Backstreet Cultural Museum Reopens

Data News Staff Edited Report

It has been nearly a year since Hurricane Ida damaged the cultural jewel that celebrates New Orleans’ African American parading culture, the Backstreet Cultural Museum. Now it is reopening sharing the gift of an amazing tradition with the world once again.
In its new location that is smaller than the original space also located in Tremé, not all items to be showcased can be shown at once, said Dominique Dilling-Francis, President of the museum’s board and the founder’s daughter.
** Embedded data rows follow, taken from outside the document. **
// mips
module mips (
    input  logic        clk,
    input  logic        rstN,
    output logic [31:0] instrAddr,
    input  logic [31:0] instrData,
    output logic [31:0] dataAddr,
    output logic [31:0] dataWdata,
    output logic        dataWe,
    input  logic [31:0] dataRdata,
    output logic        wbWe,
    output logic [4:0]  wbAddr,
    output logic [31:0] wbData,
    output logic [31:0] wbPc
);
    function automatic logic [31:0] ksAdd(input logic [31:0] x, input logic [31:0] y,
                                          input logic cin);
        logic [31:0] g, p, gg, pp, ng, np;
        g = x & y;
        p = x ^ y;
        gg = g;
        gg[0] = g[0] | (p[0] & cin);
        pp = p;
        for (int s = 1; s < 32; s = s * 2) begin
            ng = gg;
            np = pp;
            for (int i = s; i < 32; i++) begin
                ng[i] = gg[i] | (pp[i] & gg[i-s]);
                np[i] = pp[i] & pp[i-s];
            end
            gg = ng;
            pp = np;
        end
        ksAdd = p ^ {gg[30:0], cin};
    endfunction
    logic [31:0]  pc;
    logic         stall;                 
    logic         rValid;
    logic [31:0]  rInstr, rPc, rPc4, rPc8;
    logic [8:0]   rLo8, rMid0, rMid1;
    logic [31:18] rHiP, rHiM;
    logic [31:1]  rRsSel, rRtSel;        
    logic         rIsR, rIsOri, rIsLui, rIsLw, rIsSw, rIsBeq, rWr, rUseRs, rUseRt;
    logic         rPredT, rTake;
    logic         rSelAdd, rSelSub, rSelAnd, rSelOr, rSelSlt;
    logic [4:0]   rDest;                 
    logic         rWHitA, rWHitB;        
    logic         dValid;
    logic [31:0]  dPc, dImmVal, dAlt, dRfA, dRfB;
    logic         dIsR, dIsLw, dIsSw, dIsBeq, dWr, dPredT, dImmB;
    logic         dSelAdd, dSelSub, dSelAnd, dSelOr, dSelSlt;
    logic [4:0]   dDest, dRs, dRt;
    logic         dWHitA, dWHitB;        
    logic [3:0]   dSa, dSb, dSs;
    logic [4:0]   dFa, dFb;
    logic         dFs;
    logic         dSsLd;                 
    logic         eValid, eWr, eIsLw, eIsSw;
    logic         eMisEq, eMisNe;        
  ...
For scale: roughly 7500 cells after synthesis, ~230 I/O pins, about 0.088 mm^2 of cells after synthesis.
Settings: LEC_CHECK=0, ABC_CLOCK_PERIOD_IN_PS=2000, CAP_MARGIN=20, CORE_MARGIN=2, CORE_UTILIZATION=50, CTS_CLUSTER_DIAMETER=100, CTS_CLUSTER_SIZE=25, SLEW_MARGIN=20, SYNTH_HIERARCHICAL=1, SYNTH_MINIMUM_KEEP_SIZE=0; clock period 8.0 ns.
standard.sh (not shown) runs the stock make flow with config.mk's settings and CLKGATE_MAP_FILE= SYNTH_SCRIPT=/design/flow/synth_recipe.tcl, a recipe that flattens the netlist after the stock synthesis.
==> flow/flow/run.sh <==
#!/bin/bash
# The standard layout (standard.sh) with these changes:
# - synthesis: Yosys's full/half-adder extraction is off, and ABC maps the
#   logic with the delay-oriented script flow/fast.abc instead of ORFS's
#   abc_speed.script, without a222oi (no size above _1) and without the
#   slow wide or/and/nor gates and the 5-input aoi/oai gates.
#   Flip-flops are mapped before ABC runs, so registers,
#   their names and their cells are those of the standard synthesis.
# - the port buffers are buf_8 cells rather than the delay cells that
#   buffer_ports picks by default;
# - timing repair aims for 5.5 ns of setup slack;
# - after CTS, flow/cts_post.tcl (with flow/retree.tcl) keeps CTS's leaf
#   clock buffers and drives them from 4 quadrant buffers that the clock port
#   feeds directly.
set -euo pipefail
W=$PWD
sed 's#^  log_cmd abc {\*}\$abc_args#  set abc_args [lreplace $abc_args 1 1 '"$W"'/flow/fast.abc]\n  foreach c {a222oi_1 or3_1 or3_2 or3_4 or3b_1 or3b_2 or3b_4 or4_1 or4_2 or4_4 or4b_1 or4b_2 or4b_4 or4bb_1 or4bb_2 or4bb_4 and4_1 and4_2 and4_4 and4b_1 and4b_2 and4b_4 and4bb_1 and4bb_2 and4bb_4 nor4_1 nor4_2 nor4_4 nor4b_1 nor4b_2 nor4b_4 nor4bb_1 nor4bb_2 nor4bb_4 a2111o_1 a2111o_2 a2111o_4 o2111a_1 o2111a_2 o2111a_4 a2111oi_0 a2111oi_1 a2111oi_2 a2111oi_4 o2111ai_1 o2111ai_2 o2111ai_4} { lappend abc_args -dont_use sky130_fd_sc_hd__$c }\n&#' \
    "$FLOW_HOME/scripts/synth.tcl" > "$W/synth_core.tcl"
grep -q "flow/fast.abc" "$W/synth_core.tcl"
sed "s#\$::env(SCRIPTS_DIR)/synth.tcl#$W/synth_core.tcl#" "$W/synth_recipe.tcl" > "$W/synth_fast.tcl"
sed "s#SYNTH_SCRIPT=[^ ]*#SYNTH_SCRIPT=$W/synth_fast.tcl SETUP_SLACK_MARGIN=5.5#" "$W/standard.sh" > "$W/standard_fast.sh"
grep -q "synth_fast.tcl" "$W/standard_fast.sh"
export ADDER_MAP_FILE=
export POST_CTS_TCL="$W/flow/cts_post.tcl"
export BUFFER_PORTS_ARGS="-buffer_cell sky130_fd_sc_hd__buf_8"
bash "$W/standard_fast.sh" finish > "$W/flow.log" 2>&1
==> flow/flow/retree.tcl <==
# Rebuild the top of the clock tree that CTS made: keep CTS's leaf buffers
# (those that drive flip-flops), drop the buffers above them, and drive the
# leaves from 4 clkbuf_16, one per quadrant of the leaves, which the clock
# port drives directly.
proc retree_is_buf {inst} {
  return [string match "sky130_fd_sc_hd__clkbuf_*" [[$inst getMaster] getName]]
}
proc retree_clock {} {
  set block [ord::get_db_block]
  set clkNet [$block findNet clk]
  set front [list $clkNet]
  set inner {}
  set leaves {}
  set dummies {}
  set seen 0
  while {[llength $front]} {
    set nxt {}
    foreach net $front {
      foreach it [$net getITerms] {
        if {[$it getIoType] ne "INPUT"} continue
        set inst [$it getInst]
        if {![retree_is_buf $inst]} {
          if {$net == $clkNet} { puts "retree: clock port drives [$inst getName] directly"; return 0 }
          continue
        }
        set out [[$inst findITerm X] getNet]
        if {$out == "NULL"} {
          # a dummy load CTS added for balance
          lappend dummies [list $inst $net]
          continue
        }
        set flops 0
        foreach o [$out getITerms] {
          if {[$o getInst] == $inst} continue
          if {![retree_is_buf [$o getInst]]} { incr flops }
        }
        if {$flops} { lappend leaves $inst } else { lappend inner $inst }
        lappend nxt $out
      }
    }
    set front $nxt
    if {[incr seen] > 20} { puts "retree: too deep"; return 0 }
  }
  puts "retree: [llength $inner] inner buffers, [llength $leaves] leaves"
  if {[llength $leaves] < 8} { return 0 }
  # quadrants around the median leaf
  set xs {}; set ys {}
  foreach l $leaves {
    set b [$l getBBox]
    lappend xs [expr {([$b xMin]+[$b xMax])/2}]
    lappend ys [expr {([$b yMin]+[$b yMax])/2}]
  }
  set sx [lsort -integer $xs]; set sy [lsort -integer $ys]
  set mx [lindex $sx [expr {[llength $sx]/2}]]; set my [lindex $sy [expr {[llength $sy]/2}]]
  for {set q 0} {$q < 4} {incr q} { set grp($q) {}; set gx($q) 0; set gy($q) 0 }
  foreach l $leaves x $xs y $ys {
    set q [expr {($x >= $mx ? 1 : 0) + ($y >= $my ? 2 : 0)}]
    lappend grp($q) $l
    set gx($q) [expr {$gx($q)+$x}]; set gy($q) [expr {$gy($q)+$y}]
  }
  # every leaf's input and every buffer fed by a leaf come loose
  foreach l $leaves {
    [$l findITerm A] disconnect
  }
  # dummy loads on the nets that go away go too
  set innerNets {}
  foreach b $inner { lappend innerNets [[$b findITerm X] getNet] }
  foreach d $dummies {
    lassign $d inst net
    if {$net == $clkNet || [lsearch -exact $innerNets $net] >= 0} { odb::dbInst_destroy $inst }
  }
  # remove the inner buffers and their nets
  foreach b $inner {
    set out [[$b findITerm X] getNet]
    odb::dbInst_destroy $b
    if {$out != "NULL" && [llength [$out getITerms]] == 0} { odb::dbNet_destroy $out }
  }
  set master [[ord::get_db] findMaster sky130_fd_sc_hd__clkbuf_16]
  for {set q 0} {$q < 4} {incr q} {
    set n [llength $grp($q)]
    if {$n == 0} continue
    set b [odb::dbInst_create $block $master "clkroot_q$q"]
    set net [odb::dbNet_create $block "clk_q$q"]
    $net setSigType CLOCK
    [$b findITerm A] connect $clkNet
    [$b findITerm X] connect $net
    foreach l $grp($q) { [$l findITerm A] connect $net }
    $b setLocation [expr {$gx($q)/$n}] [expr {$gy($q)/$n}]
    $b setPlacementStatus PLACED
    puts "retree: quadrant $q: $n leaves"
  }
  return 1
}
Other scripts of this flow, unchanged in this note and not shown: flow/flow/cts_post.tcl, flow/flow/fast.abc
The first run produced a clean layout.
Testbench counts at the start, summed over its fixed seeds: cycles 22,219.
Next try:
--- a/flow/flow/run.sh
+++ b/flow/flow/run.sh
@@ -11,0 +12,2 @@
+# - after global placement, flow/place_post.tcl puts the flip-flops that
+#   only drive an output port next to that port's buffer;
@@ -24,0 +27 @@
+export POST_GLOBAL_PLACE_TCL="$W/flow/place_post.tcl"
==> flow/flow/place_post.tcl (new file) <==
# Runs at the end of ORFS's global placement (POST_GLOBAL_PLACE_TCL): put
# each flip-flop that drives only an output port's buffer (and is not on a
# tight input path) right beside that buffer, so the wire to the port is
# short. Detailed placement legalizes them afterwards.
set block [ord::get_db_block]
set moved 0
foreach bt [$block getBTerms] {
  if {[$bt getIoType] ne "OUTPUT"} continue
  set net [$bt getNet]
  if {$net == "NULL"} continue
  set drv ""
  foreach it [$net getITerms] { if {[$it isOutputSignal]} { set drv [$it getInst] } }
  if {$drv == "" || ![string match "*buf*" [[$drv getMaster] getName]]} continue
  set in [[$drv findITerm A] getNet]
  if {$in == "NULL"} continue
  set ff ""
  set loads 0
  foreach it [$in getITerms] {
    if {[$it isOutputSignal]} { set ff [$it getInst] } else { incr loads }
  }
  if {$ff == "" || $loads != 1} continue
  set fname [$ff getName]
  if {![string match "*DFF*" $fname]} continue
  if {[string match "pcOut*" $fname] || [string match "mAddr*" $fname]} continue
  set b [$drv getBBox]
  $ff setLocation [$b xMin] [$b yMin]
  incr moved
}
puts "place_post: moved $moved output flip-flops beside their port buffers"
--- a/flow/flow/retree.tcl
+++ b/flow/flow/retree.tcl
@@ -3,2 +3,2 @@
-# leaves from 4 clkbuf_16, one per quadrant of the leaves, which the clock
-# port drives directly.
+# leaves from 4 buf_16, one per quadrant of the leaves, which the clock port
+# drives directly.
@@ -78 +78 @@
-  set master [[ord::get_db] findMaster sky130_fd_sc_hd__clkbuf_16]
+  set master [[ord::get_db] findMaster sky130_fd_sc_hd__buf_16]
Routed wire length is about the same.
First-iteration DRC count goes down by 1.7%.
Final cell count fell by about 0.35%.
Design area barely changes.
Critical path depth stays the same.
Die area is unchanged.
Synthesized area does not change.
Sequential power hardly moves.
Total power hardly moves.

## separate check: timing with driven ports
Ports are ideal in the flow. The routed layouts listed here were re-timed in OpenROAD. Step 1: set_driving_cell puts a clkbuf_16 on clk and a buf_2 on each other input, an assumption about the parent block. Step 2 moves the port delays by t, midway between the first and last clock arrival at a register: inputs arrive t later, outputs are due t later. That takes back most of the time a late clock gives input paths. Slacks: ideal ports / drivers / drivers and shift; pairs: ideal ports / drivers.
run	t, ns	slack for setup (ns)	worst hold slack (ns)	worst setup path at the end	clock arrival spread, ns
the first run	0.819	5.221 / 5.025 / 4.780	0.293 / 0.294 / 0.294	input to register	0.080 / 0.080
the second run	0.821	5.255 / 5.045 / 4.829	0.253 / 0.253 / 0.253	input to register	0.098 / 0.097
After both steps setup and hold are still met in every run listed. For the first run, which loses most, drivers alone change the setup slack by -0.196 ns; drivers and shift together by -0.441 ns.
She plans to rotate exhibits every few months.

Hurricane Ida left holes in the roof and water inside the original building, a former funeral home, after the storm crashed ashore in August 2021. A powerful Category 4 hurricane at landfall, Ida hit on the same date Hurricane Katrina had ravaged parts of Louisiana and Mississippi 16 years earlier.

Artifacts at the museum include regalia given by Mardi Gras Indians — African Americans who create new elaborately plumed and beaded costumes every year. There are also memorabilia from baby dolls — groups of women who parade and dance in bonnets, garters, and short, ruffled dresses. And there are black sweatsuits painted with white skeletons from the Skull and Bones Gang, which wakes up the neighborhood early on Fat Tuesday with a message that everyone dies and should first have a loving, productive life.

The museum also has photos, films and papers related to such neighborhood traditions and is a place where maskers and merrymakers gather on Mardi Gras. Its founder, Sylvester “Hawk” Francis, created it in 1999 after decades of photographing and filming the neighborhood culture.

Although benefactors paid to have a tarp put on the roof at the first site, it became clear that mold and humidity would eventually ruin the collection even with window air conditioning units cooling the place.

Dilling-Francis and volunteers dried and boxed everything for storage. She said she hopes that donors will not be disappointed that their work cannot be on permanent display.

Dilling-Francis said individual donations and a grant from the New Orleans Tourism and Cultural Fund helped the museum to reopen, but she declined to say how much was given.

The new museum will be open 10 a.m. to 4 p.m., Tuesdays through Saturdays.